Department of Infectious Diseases, ASST Fatebenefratelli-Sacco, Luigi Sacco University Hospital, Milan, Italy.
Luigi Sacco Department of Biomedical and Clinical Sciences DIBIC, Università di Milano, Milan, Italy.
J Med Virol. 2021 Jul;93(7):4597-4602. doi: 10.1002/jmv.26933. Epub 2021 Mar 26.
Biological sex could affect the natural history of severe acute respiratory syndrome coronavirus 2 infection. We enrolled all COVID-19 patients admitted to two COVID-19 hospitals in Milan in a prospective observational study. The primary outcome was death during the study period and the secondary outcome was critical disease at hospital admission. The association(s) between clinically relevant, noncollinear variables, and the primary outcome was assessed with uni- and multivariable Logistic regression models. A total of 520 patients were hospitalized of whom 349 (67%) were males with a median age 61 (interquartile range: 50-72). A higher proportion of males presented critically ill when compared to females (30.1% vs. 18.7%, p < .046). Death occurred in 86 (24.6%) males and 27 (15.8%) females (p = .024). In multivariable analysis age (per 10 years more) (adjusted odds ratio [AOR]: 1.83 [95% confidence interval {CI}: 1.42-2.35], p < .0001), obesity (AOR: 2.17 [95% CI: 1.10-4.31], p = .026), critical disease at hospital admission (AOR 6.34 [95% CI: 3.50-11.48], p < .0001) were independently associated to higher odds of death whereas gender was not. In conclusion, a higher proportion of males presented critically ill at hospital admission. Age, critical disease at hospital admission, obesity, anemia, D-dimer, estimated glomerular filtration rate, lactate dehydrogenase, and creatine kinase predicted death in hospitalized COVID-19 patients.

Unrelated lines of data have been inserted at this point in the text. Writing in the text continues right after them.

`config.mk`:
```
export PLATFORM = sky130hd
export DESIGN_NAME = mandel_julia
export DESIGN_NICKNAME = d
export VERILOG_FILES = /design/src/rtl/mandel_julia.sv
export SDC_FILE = /design/constraint.sdc
export NUM_CORES = 2
export LEC_CHECK = 0
export BUFFER_PORTS_ARGS = -buffer_cell sky130_fd_sc_hd__buf_4
export CORE_MARGIN = 1.5
export CORE_UTILIZATION = 40
export CTS_CLUSTER_SIZE = 10
export DETAILED_ROUTE_END_ITERATION = 10
export GPL_TIMING_DRIVEN = 0
export PLACE_DENSITY_LB_ADDON = 0.12
export RECOVER_POWER = 25
export SETUP_SLACK_MARGIN = 0.2
export SYNTH_ARGS = -nofsm -noshare
export SYNTH_HDL_FRONTEND = slang
export SYNTH_SLANG_ARGS = --single-unit
export TNS_END_PERCENT = 30
```
`constraint.sdc`:
```
create_clock -name clk -period 14 [get_ports clk]
set_clock_uncertainty 0.2 [all_clocks]
set_input_delay 0.7 -clock clk [delete_from_list [all_inputs] [get_ports clk]]
set_output_delay 0.7 -clock clk [all_outputs]
set_load 0.1 [all_outputs]
```
`src/rtl/mandel_julia.sv`:
```
// mandel_julia: iterative Mandelbrot/Julia escape-time engine sharing one signed multiplier.
// Each iteration takes four cycles: x*x, y*y, x*y, then the escape/limit check.
module mandel_julia #(
    parameter int FP_WIDTH = 25,
    parameter int FP_INT   = 4,
    parameter int ITERW    = 8
) (
    input  logic                       clk,
    input  logic                       rst_n,
    input  logic                       mode,
    input  logic                       in_valid,
    output logic                       in_ready,
    input  logic signed [FP_WIDTH-1:0] re,
    input  logic signed [FP_WIDTH-1:0] im,
    input  logic signed [FP_WIDTH-1:0] c_re,
    input  logic signed [FP_WIDTH-1:0] c_im,
    input  logic [ITERW-1:0]           iter_limit,
    input  logic                       abort,
    output logic                       out_valid,
    input  logic                       out_ready,
    output logic [ITERW-1:0]           iter,
    output logic                       escaped
);
    localparam int W    = FP_WIDTH;
    localparam int FRAC = W - FP_INT;
    localparam logic [W+4:0] FOUR = (W+5)'(4) << FRAC;

    localparam logic [2:0] IDLE   = 3'd0;
    localparam logic [2:0] MUL_XX = 3'd1;
    localparam logic [2:0] MUL_YY = 3'd2;
    localparam logic [2:0] MUL_XY = 3'd3;
    localparam logic [2:0] CHECK  = 3'd4;
    localparam logic [2:0] DONE   = 3'd5;

    logic [2:0]          state_q, state_d;
    logic signed [W-1:0] x_q, x_d, y_q, y_d, cr_q, cr_d, ci_q, ci_d, xy_q, xy_d;
    logic signed [W+3:0] x2_q, x2_d, y2_q, y2_d;
    logic [ITERW-1:0]    cnt_q, cnt_d, lim_q, lim_d;
    logic                esc_q, esc_d;

    logic signed [W-1:0]   mul_a, mul_b, nx, ny;
    logic signed [2*W-1:0] prod;
    logic signed [W+3:0]   prod_sh;
    logic [W+4:0]          mag;
    logic                  esc, busy;

    // Operand steering lets a single multiplier serve all three products.
    assign mul_a   = (state_q == MUL_YY) ? y_q : x_q;
    assign mul_b   = (state_q == MUL_XX) ? x_q : y_q;
    assign prod    = (2*W)'(mul_a) * (2*W)'(mul_b);
    assign prod_sh = (W+4)'(prod >>> FRAC);
    assign mag     = {1'b0, x2_q} + {1'b0, y2_q};
    assign esc     = mag > FOUR;
    assign nx      = W'((W+5)'(x2_q) - (W+5)'(y2_q) + (W+5)'(cr_q));
    assign ny      = W'(((W+5)'(xy_q) <<< 1) + (W+5)'(ci_q));
    assign busy    = (state_q == MUL_XX) || (state_q == MUL_YY) || (state_q == MUL_XY) || (state_q == CHECK);

    assign in_ready  = state_q == IDLE;
    assign out_valid = state_q == DONE;
    assign iter      = cnt_q;
    assign escaped   = esc_q;

    always_comb begin
        state_d = state_q;
        x_d     = x_q;
        y_d     = y_q;
        cr_d    = cr_q;
        ci_d    = ci_q;
        xy_d    = xy_q;
        x2_d    = x2_q;
        y2_d    = y2_q;
        cnt_d   = cnt_q;
        lim_d   = lim_q;
        esc_d   = esc_q;
        case (state_q)
            IDLE: if (in_valid) begin
                state_d = MUL_XX;
                x_d     = mode ? re : '0;
                y_d     = mode ? im : '0;
                cr_d    = mode ? c_re : re;
                ci_d    = mode ? c_im : im;
                lim_d   = iter_limit;
                cnt_d   = '0;
                esc_d   = 1'b0;
            end
            MUL_XX: begin
                x2_d    = prod_sh;
                state_d = MUL_YY;
            end
            MUL_YY: begin
                y2_d    = prod_sh;
                state_d = MUL_XY;
            end
            MUL_XY: begin
                xy_d    = prod_sh[W-1:0];
                state_d = CHECK;
            end
            CHECK: if (esc || cnt_q == lim_q) begin
                state_d = DONE;
                esc_d   = esc;
            end else begin
                x_d     = nx;
                y_d     = ny;
                cnt_d   = cnt_q + ITERW'(1);
                state_d = MUL_XX;
            end
            DONE: state_d = out_ready ? IDLE : DONE;
            default: state_d = IDLE;
        endcase
        if (abort && busy) state_d = IDLE;
    end

    always_ff @(posedge clk or negedge rst_n) begin
        if (!rst_n) begin
            state_q <= IDLE;
            x_q     <= '0;
            y_q     <= '0;
            cr_q    <= '0;
            ci_q    <= '0;
            xy_q    <= '0;
            x2_q    <= '0;
            y2_q    <= '0;
            cnt_q   <= '0;
            lim_q   <= '0;
            esc_q   <= 1'b0;
        end else begin
            state_q <= state_d;
            x_q     <= x_d;
            y_q     <= y_d;
            cr_q    <= cr_d;
            ci_q    <= ci_d;
            xy_q    <= xy_d;
            x2_q    <= x2_d;
            y2_q    <= y2_d;
            cnt_q   <= cnt_d;
            lim_q   <= lim_d;
            esc_q   <= esc_d;
        end
    end
endmodule

```
==> flow_metrics.tcl <==
set metrics [dict create \
    htree_levels 1 \
    max-cap-violations 2 \
    fin_util 0.440 \
    drt-pass1-iter-count 8 \
    critPathSlowestCell "mux2i_1" \
    cts-root-buf "clkbuf_16" \
    status "finished, violations left" \
    hp-class "in2reg" \
    cts_resized 0 \
    yosysWarnings 0 \
    hp-start "iter_limit[3]" \
    cts_buffers 24 \
    worstHoldPathCells 3 \
    yosysTopAreaCell "fa_1" \
    cts_tree "yes" \
    synth_area_mm2 0.0358 \
    min_period_ps 12700 \
    cts.sinks 202 \
    postCtsSetupBuffers 0 \
    grt_pass1_wl_um 195000 \
    wl_per_cell_um 24.0 \
    clk_latency_ps 550 \
    r2r_setup_slack_ps 1300 \
    row_count 109 \
    relSlewSlack -2.98 \
    nFillCells 9001 \
    core_area_mm2 0.0885 \
    setup.worst_path.start_class "flop" \
    cp_max_fo 10 \
    area_growth_pct 8.69 \
    whs_endpoint "lim_q[3]" \
    layout.cells.most_common "inv_1" \
    crit_family "adder cells" \
    vias 29000 \
    setup_viol 0 \
    die_area_mm2 0.0914 \
    dp_hpwl_um 110000 \
    cp.required_ps 14190 \
    cts.hold.buffers_added 0 \
    fmax_mhz 78.7 \
    period_share 0.907 \
    cpMostUsedCell "fa_1" \
    die_w_um 302 \
    finalHoldViolCount 0 \
    grt_overflow_total 0 \
    vias_per_cell 5.35 \
    tightest_slew_ps 5960 \
    antenna_found_initial 2 \
    initial_core_util 0.405 \
    gp_congestion 1.00 \
    synth_cell_types 78 \
    synth_top_area_frac 0.381 \
    grt_usage 0.293 \
    num_io_pins 125 \
    clk_path_buf_depth 3 \
    synth_area_leaders "fa_1 (38%), dfrtp_1 (14%), inv_1 (8.4%)" \
    initialDrtViolationCount 2349 \
    wl_um 130000 \
    final_nets 5255 \
    mostFrequentLayoutCells "inv_1 (801), fa_1 (682), nand2_1 (674)" \
    grt_max_degree 108 \
    drcViolationCount 4 \
    critPathMaxStageDelay_ps 1150 \
    synthArstFlopShare 1.00 \
    path_buf_inv 9 \
    r2r-end "xy_q[15]" \
    arrival_ps 12900 \
    clkTransAtPathRegs_ps 60 \
    grt_pass1_vias 30100 \
    violations "DRC, capacitance limit, slew limit" \
    syn_avg_cell_area_um2 8.77 \
    ys_ff_latch 202 \
    criticalPathCategory "reg2reg" \
    end_kind "flop" \
    syn-num-nets 5101 \
    die_h_um 302 \
    r2r.worst_path.cells 30 \
    io_buffer_count 124 \
    layout-drive-gt1-share 0.0459 \
    ant_nets 0 \
    tns_ps 0 \
    finalMaxSlewViolations 205 \
    rsz0062_at_grt "false" \
    synth_edf_count 0 \
    regToRegStartpoint "state_q[0]" \
    seq_area_frac_synth 0.141 \
    synthFlopType "dfrtp_1" \
    syn_inst 4088 \
]
-- area by class of cell --
type | count | area [um^2] | area share
antenna | 4 | 10.0 | 0.000257
buffer | 175 | 708 | 0.0182
clock buffer | 31 | 637 | 0.0163
clock inverter | 1 | 16.3 | 0.000418
inverter | 803 | 3010 | 0.0774
multi-input combinational | 2908 | 27100 | 0.695
sequential | 202 | 5050 | 0.130
tap | 1165 | 1460 | 0.0374
timing repair buffer | 128 | 965 | 0.0248
-- sequential cells by signal (all words and copies together) (netlist names) --
register	count
y2_q	29
x_q	25
x2_q	29
cr_q	25
y_q	25
ci_q	25
escaped	1
state_q	3
iter	8
lim_q	8
xy_q	24
-- Yosys cell counts, drive strengths merged, types with 12 or more instances --
cell      n
a21o     39
a21oi    93
and2     13
and3     18
buf      20
clkbuf  155
dfrtp   202
fa      683
ha      216
inv     802
mux2     51
mux2i   104
nand2   675
nand2b   17
nand3    67
nand4    19
nor2    386
nor3     19
o21a     17
o21ai   219
or3      12
xnor2    45
xor2     53
-- worst register-to-register path, delay by kind of cell, from the launching register on --
kind	cells	cell delay, ps
XOR/XNOR	1	780
buffers and inverters	9	2340
flip-flops	1	590
AO/OA/AOI/OAI	8	2490
adder cells (fa/ha/maj)	8	3750
AND/OR/NAND/NOR	3	1250
multiplexers	1	1160
-- cell families (layout without fill, tap and decap cells) --
| kind of cell | Yosys count | after routing | share of synthesized area |
|---|---|---|---|
| simple gates | 1272 | 1272 | 0.146 |
| buf+inv | 978 | 1138 | 0.104 |
| fa+ha+maj | 899 | 899 | 0.457 |
| compound gates | 484 | 484 | 0.0826 |
| flops | 202 | 202 | 0.141 |
| mux | 155 | 155 | 0.0452 |
| xor+xnor | 98 | 98 | 0.0239 |
| other cells | 0 | 4 | 0 |
-- how the worst max path moves through the flow --
stage | cells after the start | slack (ps) | from | endpoint
final | 30 | 1300 | state_q[0] | xy_q[15]
after global routing | 30 | 1070 | state_q[0] | y2_q[15]
after CTS | 30 | 1540 | state_q[0] | xy_q[15]
after detailed placement | 30 | 1590 | state_q[0] | xy_q[15]
after global placement | 30 | 1540 | state_q[0] | y2_q[15]
after floorplan | 32 | 5450 | state_q[2] | xy_q[21]
-- layer usage --
metal  part of all wire  global-route usage
met5                  0                   0
met1               0.43               0.413
met3              0.069              0.0405
met2               0.45               0.459
met4              0.047               0.112
-- metrics by stage --
stage	setup slack [ps]	instances	cell area, um^2	hold slack (ps)
3_5_place_dp	1590	5381	38300	274
3_3_place_gp	1540	5377	38200	268
5_1_grt	1070	5413	38900	142
4_1_cts	1540	5413	39000	9.64
6_report	1300	5417	39000	143
2_1_floorplan	5450	4088	35800	204
Power is left out: the tool's default activity adds up to more than one toggle a clock period on the data nets, which glitch-free logic cannot reach.
$ cat config.mk
export PLATFORM = sky130hd
export DESIGN_NAME = regfile
export DESIGN_NICKNAME = d
export VERILOG_FILES = /design/src/rtl/regfile_pkg.sv /design/src/rtl/regfile_rd_port.sv /design/src/rtl/regfile.sv
export SDC_FILE = /design/constraint.sdc
export NUM_CORES = 2
export LEC_CHECK = 0
export BUFFER_PORTS_ARGS = -buffer_cell sky130_fd_sc_hd__buf_4
export CAP_MARGIN = 40
export CORE_AREA = 2 2 363 275
export CTS_BUF_LIST = sky130_fd_sc_hd__clkbuf_8
export DETAILED_ROUTE_END_ITERATION = 10
export DIE_AREA = 0 0 365 277
export PLACE_DENSITY_LB_ADDON = 0.2
export SLEW_MARGIN = 20
export SYNTH_ARGS = -nofsm -noshare
export SYNTH_HDL_FRONTEND = slang
export SYNTH_HIERARCHICAL = 1
export SYNTH_SLANG_ARGS = --single-unit
$ cat constraint.sdc
create_clock -name clk -period 3 [get_ports clk]
set_input_delay 0.15 -clock clk [delete_from_list [all_inputs] [get_ports clk]]
set_output_delay 0.15 -clock clk [all_outputs]
set_load 0.01 [all_outputs]
===== config.mk =====
export PLATFORM = sky130hd
export DESIGN_NAME = square_seq_flat
export DESIGN_NICKNAME = d
export VERILOG_FILES = /design/src/rtl/square_seq_pkg.sv /design/src/rtl/square_seq_if.sv /design/src/rtl/square_step_unit.sv /design/src/rtl/square_seq.sv /design/src/flat_wrapper.sv
export SDC_FILE = /design/constraint.sdc
export NUM_CORES = 1
export LEC_CHECK = 0
export ABC_AREA = 0
export BUFFER_PORTS_ARGS = -buffer_cell sky130_fd_sc_hd__buf_2
export CORE_UTILIZATION = 28
export DETAILED_ROUTE_END_ITERATION = 8
export PLACE_DENSITY = 0.53
export SYNTH_ARGS = -nofsm -noshare
export SYNTH_HDL_FRONTEND = slang
export SYNTH_SLANG_ARGS = --single-unit
export TNS_END_PERCENT = 1

===== constraint.sdc =====
create_clock -name clk -period 2.55 [get_ports clk]
set_input_delay 0.255 -clock clk [delete_from_list [all_inputs] [get_ports clk]]
set_output_delay 0.255 -clock clk [all_outputs]
set_load 0.01 [all_outputs]

===== src/rtl/square_seq_pkg.sv =====
// Shared definitions for the sequential arithmetic blocks: FSM state encoding
// and a constant ceil-log2 helper for sizing counters.
package square_seq_pkg;

  typedef enum logic [1:0] {
    StIdle = 2'b00,
    StLoad = 2'b01,
    StIter = 2'b10,
    StDone = 2'b11
  } state_e;

  function automatic int unsigned clog2(input int unsigned value);
    int unsigned result;
    result = 0;
    while ((32'd1 << result) < value) begin
      result++;
    end
    return result;
  endfunction

endpackage


===== src/rtl/square_seq_if.sv =====
// Request/result handshake of the sequential squarer.
interface square_seq_if #(
  parameter int unsigned N = 8
);
  logic           start;
  logic [N/2-1:0] a;
  logic [N-1:0]   o;
  logic           ready;
  logic           busy;

  modport master (output start, output a, input o, input ready, input busy);
  modport slave  (input start, input a, output o, output ready, output busy);
endinterface
==> config.mk <==
export PLATFORM = sky130hd
export DESIGN_NAME = operand_fetch
export DESIGN_NICKNAME = d
export VERILOG_FILES = /design/src/rtl/operand_fetch.sv
export SDC_FILE = /design/constraint.sdc
export NUM_CORES = 1
export LEC_CHECK = 0
export CAP_MARGIN = 15
export CORE_MARGIN = 3
export CORE_UTILIZATION = 40
export DETAILED_ROUTE_END_ITERATION = 7
export PLACE_DENSITY_LB_ADDON = 0.05
export SLEW_MARGIN = 30
export SYNTH_ARGS = -nofsm -noshare
export SYNTH_HDL_FRONTEND = slang
export SYNTH_SLANG_ARGS = --single-unit
==> constraint.sdc <==
create_clock -name clk -period 5.3 [get_ports clk]
set_clock_uncertainty 0.05 [all_clocks]
set_input_delay 1.06 -clock clk [delete_from_list [all_inputs] [get_ports clk]]
set_output_delay 1.06 -clock clk [all_outputs]
set_load 0.02 [all_outputs]
[config.mk]
export PLATFORM = sky130hd
export DESIGN_NAME = psr_flag_unit
export DESIGN_NICKNAME = d
export VERILOG_FILES = /design/src/rtl/psr_flag_unit.sv
export SDC_FILE = /design/constraint.sdc
export NUM_CORES = 1
export LEC_CHECK = 0
export BUFFER_PORTS_ARGS = -buffer_cell sky130_fd_sc_hd__buf_2
export CAP_MARGIN = 0
export CORE_AREA = 4 4 43 49
export CTS_CLUSTER_DIAMETER = 60
export DETAILED_ROUTE_END_ITERATION = 8
export DIE_AREA = 0 0 47 53
export PLACE_DENSITY_LB_ADDON = 0.05
export SETUP_SLACK_MARGIN = 0.3
export SLEW_MARGIN = 20
export SYNTH_ARGS = -nofsm -noshare
export SYNTH_HDL_FRONTEND = slang
export SYNTH_SLANG_ARGS = --single-unit
[constraint.sdc]
create_clock -name clk -period 1.1 [get_ports clk]
set_input_delay 0.11 -clock clk [delete_from_list [all_inputs] [get_ports clk]]
set_output_delay 0.11 -clock clk [all_outputs]
set_load 0.02 [all_outputs]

生物学性别可能会影响严重急性呼吸综合征冠状病毒 2 感染的自然史。我们在米兰的两家 COVID-19 医院对所有 COVID-19 患者进行了前瞻性观察研究。主要结局是研究期间的死亡,次要结局是入院时的危急疾病。使用单变量和多变量逻辑回归模型评估了与临床相关、非共线性变量与主要结局之间的关联。共收治 520 例患者,其中 349 例(67%)为男性,中位年龄 61(四分位距:50-72)。与女性相比,男性有更高比例的患者表现为危急疾病(30.1%对 18.7%,p<.046)。男性死亡 86 例(24.6%),女性死亡 27 例(15.8%)(p=.024)。多变量分析显示,年龄(每增加 10 岁)(校正比值比[OR]:1.83[95%可信区间{CI}:1.42-2.35],p<.0001)、肥胖(OR:2.17[95% CI:1.10-4.31],p=.026)、入院时的危急疾病(OR 6.34[95% CI:3.50-11.48],p<.0001)与死亡的几率较高独立相关,而性别则无关联。总之,男性在入院时表现为危急疾病的比例较高。年龄、入院时的危急疾病、肥胖、贫血、D-二聚体、估算肾小球滤过率、乳酸脱氢酶、肌酸激酶预测住院 COVID-19 患者的死亡。